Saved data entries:
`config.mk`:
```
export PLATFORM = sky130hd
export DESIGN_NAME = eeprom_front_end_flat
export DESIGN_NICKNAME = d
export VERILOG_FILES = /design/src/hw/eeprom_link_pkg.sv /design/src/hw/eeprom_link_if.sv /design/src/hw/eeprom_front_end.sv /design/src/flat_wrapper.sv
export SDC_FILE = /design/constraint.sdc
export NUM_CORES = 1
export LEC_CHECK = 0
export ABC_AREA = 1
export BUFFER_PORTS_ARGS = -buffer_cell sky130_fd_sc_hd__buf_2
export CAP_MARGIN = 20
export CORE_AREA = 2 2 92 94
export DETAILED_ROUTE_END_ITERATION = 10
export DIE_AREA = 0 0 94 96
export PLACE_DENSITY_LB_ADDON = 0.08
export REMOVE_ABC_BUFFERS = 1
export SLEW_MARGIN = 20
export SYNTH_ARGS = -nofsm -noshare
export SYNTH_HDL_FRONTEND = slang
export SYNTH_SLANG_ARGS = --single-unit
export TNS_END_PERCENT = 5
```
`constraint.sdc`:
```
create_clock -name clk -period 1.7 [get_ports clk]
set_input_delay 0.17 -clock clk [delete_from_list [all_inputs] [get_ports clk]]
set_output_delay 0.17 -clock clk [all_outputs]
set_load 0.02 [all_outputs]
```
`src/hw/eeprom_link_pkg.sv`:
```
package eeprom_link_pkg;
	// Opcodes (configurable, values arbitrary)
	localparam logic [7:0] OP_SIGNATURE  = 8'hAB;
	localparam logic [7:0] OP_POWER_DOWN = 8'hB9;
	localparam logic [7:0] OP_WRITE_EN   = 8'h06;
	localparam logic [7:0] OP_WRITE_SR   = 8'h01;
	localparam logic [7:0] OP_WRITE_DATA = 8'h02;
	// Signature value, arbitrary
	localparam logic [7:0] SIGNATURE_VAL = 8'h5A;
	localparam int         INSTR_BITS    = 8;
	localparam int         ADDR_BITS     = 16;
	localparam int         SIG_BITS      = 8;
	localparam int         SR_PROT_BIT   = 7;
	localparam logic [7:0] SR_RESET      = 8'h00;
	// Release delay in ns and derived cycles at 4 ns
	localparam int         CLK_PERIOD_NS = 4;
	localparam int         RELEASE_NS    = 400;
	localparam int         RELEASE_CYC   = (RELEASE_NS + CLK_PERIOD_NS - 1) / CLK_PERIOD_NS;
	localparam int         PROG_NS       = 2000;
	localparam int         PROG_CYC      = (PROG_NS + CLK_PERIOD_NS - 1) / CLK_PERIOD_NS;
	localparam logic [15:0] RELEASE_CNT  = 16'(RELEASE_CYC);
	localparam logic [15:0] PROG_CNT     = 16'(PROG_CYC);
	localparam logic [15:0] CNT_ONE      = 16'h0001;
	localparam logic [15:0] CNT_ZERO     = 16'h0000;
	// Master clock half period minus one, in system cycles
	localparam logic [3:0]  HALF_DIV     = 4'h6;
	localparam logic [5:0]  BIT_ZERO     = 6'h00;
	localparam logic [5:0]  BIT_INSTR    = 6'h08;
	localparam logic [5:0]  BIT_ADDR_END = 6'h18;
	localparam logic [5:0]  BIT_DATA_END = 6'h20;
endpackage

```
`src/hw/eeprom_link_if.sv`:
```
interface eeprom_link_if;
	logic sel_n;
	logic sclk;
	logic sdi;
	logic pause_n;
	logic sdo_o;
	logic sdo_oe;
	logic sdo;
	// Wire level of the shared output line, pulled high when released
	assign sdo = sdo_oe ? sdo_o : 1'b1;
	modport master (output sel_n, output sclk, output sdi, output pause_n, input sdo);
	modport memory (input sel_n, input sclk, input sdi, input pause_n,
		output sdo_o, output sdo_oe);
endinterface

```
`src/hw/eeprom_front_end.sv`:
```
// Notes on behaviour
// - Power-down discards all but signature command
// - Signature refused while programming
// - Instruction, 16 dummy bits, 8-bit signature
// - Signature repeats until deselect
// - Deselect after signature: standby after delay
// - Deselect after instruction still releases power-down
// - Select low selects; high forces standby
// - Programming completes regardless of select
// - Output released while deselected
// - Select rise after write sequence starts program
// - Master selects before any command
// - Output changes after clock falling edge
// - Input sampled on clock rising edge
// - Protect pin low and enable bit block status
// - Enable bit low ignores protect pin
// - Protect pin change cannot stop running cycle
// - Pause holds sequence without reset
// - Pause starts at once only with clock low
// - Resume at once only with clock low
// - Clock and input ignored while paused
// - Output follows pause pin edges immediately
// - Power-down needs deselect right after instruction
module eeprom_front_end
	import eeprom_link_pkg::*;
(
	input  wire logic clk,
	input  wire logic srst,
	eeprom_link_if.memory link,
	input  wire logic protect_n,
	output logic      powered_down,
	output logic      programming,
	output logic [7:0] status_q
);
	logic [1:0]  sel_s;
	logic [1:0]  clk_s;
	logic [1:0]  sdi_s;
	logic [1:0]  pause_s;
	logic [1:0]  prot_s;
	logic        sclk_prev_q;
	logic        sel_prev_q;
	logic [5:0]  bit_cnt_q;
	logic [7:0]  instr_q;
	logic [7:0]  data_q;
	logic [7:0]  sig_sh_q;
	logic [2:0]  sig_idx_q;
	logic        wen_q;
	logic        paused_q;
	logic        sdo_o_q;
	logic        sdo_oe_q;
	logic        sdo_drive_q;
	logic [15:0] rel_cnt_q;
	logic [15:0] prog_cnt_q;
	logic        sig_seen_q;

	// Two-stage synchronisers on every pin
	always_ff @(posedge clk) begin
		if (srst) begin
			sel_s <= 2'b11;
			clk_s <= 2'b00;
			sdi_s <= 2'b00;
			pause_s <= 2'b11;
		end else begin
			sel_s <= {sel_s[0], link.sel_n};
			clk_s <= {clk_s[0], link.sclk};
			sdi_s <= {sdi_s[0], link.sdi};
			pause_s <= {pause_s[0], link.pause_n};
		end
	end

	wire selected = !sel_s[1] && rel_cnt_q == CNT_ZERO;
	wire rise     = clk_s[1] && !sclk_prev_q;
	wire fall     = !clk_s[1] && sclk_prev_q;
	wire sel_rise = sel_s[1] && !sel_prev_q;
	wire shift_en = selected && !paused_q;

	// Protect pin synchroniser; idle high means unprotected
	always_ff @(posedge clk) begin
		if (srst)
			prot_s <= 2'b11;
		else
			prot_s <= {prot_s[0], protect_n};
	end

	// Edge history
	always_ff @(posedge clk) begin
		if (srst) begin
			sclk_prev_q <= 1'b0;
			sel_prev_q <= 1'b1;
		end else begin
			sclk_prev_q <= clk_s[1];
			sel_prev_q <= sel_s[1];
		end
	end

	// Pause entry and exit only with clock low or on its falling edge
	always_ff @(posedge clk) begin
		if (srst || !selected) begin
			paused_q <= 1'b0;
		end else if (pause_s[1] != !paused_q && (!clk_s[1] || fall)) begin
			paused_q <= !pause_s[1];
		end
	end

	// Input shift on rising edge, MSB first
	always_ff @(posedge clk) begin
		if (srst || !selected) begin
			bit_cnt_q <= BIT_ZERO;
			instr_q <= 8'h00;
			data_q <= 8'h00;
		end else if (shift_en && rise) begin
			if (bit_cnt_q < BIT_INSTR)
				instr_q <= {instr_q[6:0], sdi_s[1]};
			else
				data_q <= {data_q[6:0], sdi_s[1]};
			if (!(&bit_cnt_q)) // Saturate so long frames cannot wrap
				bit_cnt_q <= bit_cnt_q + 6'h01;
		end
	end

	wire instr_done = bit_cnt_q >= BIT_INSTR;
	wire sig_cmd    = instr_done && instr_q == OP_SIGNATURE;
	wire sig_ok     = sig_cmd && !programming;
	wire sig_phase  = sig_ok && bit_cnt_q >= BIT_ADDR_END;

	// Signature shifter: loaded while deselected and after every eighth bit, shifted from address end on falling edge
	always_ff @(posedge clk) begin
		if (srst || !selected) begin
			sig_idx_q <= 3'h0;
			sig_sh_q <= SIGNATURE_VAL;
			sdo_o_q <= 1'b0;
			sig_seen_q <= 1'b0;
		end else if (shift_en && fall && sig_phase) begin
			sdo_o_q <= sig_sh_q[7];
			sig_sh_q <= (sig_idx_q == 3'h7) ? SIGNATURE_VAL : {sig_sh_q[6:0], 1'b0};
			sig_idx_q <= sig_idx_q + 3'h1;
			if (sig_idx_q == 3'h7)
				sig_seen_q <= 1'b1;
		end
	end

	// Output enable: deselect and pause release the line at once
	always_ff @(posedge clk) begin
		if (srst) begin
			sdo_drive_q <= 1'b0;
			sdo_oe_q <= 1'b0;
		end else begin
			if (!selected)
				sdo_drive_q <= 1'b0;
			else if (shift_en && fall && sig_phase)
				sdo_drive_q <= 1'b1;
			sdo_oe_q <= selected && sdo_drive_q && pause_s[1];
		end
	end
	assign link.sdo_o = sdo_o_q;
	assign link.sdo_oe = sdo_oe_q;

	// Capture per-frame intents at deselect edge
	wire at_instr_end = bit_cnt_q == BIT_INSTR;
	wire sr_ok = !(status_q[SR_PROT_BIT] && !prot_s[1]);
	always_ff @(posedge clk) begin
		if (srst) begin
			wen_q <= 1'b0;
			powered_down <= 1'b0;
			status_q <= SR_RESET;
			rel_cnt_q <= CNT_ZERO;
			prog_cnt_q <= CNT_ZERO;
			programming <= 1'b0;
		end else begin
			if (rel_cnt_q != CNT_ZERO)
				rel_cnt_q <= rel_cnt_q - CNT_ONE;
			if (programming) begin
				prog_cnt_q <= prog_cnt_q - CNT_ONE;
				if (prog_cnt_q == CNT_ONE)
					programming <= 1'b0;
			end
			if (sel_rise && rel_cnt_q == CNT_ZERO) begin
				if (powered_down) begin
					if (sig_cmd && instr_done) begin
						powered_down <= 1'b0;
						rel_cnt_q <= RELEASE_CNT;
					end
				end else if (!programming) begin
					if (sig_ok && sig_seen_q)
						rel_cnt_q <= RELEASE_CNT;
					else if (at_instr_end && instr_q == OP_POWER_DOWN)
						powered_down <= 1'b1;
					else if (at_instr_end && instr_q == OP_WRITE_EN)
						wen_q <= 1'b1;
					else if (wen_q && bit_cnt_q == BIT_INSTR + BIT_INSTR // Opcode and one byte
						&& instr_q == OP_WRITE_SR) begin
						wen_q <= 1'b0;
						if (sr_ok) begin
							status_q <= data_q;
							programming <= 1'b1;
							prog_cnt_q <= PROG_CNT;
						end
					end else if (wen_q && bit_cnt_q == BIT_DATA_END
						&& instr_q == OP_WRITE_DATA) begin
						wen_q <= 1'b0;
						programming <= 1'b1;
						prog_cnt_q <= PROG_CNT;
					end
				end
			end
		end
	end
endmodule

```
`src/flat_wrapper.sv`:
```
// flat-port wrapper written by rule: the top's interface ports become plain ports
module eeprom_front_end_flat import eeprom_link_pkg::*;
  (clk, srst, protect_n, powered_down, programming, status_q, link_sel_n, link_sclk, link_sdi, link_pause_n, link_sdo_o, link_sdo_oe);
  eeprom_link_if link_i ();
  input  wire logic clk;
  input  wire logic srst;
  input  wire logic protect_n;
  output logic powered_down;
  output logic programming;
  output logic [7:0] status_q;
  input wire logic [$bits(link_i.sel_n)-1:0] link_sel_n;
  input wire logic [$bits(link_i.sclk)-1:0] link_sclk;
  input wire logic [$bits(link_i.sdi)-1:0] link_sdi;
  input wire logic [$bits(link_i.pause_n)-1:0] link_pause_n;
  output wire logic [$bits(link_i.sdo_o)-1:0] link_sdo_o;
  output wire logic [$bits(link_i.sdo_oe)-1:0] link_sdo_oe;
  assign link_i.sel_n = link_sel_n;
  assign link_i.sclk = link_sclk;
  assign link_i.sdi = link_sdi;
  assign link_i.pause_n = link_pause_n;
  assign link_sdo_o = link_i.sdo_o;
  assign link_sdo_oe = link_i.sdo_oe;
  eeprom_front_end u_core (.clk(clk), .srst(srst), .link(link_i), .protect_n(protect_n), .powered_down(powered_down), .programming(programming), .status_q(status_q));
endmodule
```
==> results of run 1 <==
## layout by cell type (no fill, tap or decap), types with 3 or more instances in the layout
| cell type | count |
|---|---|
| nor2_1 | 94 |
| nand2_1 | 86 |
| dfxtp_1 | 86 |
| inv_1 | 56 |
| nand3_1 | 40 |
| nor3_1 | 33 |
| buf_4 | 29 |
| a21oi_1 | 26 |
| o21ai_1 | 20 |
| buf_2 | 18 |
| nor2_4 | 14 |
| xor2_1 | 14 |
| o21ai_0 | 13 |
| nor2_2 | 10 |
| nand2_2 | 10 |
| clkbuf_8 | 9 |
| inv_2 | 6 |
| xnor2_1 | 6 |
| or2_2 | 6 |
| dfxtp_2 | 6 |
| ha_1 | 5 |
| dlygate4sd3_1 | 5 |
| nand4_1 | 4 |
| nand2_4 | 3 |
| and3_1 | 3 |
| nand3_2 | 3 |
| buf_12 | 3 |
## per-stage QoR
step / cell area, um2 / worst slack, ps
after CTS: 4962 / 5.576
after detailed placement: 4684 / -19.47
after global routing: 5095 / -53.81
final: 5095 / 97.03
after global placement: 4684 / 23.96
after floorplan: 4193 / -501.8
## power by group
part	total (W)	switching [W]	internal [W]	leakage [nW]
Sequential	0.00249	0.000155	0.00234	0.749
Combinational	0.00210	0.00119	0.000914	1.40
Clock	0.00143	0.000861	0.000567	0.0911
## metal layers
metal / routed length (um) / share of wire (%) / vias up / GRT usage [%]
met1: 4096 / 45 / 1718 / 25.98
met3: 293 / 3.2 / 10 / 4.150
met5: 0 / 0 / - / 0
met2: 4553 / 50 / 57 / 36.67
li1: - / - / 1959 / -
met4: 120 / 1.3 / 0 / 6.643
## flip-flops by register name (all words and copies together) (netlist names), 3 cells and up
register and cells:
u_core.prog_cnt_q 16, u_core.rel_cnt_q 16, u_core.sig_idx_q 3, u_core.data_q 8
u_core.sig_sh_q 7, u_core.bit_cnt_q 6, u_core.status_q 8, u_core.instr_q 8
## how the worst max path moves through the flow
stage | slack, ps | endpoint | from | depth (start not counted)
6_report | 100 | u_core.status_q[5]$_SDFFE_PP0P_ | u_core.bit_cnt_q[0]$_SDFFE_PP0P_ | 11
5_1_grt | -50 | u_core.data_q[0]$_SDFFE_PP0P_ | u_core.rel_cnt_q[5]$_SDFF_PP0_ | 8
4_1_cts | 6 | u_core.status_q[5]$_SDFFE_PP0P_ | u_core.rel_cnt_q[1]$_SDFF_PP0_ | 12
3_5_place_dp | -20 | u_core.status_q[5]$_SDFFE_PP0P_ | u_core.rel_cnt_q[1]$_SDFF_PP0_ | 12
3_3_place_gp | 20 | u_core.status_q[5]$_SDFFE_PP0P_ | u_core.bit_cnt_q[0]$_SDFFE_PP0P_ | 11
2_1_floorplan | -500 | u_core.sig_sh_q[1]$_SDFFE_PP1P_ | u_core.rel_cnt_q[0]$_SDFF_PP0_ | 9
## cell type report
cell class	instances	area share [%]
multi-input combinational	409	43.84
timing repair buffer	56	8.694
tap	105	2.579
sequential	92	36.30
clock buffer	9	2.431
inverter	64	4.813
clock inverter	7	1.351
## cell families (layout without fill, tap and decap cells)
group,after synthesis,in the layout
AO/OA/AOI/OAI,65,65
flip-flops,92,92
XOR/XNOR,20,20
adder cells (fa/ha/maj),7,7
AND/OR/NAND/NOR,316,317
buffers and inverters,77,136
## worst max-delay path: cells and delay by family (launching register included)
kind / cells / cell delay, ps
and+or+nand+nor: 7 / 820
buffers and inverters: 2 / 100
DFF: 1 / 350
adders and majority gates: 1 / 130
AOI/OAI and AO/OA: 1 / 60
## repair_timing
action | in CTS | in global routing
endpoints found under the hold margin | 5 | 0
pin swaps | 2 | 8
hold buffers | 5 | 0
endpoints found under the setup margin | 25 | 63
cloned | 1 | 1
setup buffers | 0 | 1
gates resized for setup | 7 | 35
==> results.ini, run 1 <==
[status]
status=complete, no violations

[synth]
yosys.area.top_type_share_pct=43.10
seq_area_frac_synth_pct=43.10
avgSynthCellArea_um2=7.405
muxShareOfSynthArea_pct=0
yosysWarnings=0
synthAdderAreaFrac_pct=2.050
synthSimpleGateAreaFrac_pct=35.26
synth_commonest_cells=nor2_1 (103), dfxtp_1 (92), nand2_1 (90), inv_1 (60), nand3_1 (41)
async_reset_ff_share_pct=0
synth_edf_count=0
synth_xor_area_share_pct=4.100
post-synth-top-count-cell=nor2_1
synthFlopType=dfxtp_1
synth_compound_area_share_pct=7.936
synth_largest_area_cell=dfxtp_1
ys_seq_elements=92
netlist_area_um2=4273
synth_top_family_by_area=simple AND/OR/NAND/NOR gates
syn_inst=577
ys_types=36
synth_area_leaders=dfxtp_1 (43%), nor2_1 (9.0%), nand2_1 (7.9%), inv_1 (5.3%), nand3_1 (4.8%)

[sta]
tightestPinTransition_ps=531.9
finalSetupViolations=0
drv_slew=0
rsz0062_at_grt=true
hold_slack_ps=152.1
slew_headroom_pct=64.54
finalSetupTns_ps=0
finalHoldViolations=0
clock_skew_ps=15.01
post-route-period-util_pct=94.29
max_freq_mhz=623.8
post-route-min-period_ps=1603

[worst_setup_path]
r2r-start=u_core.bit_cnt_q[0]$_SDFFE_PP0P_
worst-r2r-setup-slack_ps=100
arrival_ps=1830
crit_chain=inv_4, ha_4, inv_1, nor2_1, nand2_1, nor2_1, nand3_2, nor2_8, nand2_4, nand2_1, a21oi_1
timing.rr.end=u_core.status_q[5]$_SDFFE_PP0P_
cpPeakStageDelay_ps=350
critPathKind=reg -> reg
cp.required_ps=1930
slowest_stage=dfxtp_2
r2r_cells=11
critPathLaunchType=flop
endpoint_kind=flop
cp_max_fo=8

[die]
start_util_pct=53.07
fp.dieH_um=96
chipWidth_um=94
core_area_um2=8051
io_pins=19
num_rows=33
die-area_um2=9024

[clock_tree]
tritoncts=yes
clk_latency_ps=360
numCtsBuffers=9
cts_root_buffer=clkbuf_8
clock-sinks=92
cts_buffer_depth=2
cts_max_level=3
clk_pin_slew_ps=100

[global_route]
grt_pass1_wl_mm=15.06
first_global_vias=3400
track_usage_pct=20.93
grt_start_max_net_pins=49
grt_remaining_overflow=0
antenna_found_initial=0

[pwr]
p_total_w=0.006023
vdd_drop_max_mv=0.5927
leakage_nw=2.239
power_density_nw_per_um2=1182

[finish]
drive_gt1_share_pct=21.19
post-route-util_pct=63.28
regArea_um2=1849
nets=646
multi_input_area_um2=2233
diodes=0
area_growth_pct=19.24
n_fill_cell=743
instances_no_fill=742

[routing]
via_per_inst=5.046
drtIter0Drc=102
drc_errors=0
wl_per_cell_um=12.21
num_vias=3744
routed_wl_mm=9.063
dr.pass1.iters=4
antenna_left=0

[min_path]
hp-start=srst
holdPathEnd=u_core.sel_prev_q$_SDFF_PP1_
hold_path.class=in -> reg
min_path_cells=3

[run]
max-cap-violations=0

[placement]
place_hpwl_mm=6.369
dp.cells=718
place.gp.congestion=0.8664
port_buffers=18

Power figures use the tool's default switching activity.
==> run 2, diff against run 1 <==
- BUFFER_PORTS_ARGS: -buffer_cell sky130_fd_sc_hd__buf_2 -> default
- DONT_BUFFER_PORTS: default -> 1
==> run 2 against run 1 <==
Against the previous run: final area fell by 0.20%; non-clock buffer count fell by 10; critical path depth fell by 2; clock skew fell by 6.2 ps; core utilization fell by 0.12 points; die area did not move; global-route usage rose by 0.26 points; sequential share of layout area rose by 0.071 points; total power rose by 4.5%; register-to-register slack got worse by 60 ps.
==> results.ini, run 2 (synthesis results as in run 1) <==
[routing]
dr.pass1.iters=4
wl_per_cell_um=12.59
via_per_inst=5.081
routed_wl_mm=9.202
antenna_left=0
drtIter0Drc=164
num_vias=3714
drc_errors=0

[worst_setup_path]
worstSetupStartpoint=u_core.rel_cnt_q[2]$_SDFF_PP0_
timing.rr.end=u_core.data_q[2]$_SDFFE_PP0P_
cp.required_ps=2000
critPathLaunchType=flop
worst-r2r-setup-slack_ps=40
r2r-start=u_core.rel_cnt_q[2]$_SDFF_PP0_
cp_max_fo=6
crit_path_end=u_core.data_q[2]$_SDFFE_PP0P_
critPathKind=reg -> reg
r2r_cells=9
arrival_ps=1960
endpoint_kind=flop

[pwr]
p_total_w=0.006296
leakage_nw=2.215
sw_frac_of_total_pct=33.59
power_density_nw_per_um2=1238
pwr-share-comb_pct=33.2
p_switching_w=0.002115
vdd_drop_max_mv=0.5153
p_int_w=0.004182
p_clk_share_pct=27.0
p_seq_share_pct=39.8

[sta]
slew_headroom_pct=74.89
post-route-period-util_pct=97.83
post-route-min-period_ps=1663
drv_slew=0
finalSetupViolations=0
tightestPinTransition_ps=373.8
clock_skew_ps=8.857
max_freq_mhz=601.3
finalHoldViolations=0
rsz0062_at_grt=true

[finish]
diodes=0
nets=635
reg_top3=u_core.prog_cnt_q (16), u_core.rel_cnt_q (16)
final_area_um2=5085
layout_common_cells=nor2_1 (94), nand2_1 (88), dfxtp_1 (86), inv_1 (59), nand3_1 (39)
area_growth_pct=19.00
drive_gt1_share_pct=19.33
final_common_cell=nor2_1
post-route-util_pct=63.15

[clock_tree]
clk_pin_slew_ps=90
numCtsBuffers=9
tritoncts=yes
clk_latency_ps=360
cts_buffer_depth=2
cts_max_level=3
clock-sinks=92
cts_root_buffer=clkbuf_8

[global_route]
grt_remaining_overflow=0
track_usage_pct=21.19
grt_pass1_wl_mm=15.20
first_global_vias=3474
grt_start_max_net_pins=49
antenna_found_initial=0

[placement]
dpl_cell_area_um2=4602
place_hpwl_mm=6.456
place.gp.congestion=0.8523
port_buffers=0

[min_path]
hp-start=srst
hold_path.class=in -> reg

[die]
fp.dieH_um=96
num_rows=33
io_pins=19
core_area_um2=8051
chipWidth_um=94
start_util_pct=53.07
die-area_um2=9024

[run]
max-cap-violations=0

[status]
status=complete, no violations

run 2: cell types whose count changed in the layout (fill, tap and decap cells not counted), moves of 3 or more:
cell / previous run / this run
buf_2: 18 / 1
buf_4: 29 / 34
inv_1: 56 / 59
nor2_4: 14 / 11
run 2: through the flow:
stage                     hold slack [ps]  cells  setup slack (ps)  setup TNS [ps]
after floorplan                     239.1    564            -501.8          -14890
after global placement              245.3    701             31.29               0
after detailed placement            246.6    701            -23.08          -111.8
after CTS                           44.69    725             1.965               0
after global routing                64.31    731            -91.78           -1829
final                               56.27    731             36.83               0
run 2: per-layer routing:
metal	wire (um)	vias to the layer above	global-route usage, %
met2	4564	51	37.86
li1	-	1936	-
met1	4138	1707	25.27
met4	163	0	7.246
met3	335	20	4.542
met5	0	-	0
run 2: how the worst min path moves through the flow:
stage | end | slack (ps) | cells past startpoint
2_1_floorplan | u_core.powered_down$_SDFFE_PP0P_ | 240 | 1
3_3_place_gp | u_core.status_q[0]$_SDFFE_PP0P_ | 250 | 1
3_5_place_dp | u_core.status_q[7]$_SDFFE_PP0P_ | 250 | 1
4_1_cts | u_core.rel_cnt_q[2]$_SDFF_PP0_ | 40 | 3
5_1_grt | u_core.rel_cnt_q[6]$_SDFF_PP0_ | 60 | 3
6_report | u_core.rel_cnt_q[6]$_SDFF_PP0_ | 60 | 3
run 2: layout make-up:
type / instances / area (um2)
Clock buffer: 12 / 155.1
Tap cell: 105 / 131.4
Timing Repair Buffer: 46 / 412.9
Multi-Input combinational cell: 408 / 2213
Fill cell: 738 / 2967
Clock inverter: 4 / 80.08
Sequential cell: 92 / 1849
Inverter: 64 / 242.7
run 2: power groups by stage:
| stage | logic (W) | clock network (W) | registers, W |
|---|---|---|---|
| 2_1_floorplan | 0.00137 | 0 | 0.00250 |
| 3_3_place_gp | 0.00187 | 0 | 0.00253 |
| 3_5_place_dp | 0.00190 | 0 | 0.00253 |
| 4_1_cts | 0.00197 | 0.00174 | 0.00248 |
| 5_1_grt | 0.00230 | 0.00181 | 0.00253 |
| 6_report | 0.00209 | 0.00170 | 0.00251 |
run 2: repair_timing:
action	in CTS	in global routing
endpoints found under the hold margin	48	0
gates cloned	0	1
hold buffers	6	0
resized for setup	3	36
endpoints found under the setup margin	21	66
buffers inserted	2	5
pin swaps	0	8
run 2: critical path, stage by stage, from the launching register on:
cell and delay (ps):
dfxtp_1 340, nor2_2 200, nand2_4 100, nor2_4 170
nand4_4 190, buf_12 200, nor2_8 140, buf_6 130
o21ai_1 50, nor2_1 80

WHAT YOU WILL DO = Please show all lines from the entries that contain the word "cycles".

RESULT FOR THIS EXERCISE =
	// Release delay in ns and derived cycles at 4 ns
	// Master clock half period minus one, in system cycles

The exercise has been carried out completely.